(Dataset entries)
<file path="config.mk">
export PLATFORM = sky130hd
export DESIGN_NAME = keyed_counting_semaphore_table
export DESIGN_NICKNAME = d
export VERILOG_FILES = /design/src/ksem_pkg.sv /design/src/keyed_counting_semaphore_table.sv /design/src/ksem_ctrl.sv /design/src/ksem_dpath.sv
export SDC_FILE = /design/constraint.sdc
export NUM_CORES = 2
export LEC_CHECK = 0
export BUFFER_PORTS_ARGS = -buffer_cell sky130_fd_sc_hd__buf_4
export CAP_MARGIN = 20
export CELL_PAD_IN_SITES_DETAIL_PLACEMENT = 0
export CELL_PAD_IN_SITES_GLOBAL_PLACEMENT = 1
export CORE_MARGIN = 5
export CORE_UTILIZATION = 40
export DETAILED_ROUTE_END_ITERATION = 10
export HOLD_SLACK_MARGIN = 0.06
export PLACE_DENSITY_LB_ADDON = 0.1
export SLEW_MARGIN = 0
export SYNTH_ARGS = -nofsm -noshare
export SYNTH_HDL_FRONTEND = slang
export SYNTH_SLANG_ARGS = --single-unit
export TNS_END_PERCENT = 1
</file>
<file path="constraint.sdc">
create_clock -name clk -period 5.63 [get_ports clk]
set_input_delay 0.2815 -clock clk [delete_from_list [all_inputs] [get_ports clk]]
set_output_delay 0.2815 -clock clk [all_outputs]
set_load 0.1 [all_outputs]
</file>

Required work: Using the data above, restate every record word for word.

Written answer:
<file path="config.mk">
export PLATFORM = sky130hd
export DESIGN_NAME = keyed_counting_semaphore_table
export DESIGN_NICKNAME = d
export VERILOG_FILES = /design/src/ksem_pkg.sv /design/src/keyed_counting_semaphore_table.sv /design/src/ksem_ctrl.sv /design/src/ksem_dpath.sv
export SDC_FILE = /design/constraint.sdc
export NUM_CORES = 2
export LEC_CHECK = 0
export BUFFER_PORTS_ARGS = -buffer_cell sky130_fd_sc_hd__buf_4
export CAP_MARGIN = 20
export CELL_PAD_IN_SITES_DETAIL_PLACEMENT = 0
export CELL_PAD_IN_SITES_GLOBAL_PLACEMENT = 1
export CORE_MARGIN = 5
export CORE_UTILIZATION = 40
export DETAILED_ROUTE_END_ITERATION = 10
export HOLD_SLACK_MARGIN = 0.06
export PLACE_DENSITY_LB_ADDON = 0.1
export SLEW_MARGIN = 0
export SYNTH_ARGS = -nofsm -noshare
export SYNTH_HDL_FRONTEND = slang
export SYNTH_SLANG_ARGS = --single-unit
export TNS_END_PERCENT = 1
</file>
<file path="constraint.sdc">
create_clock -name clk -period 5.63 [get_ports clk]
set_input_delay 0.2815 -clock clk [delete_from_list [all_inputs] [get_ports clk]]
set_output_delay 0.2815 -clock clk [all_outputs]
set_load 0.1 [all_outputs]
</file>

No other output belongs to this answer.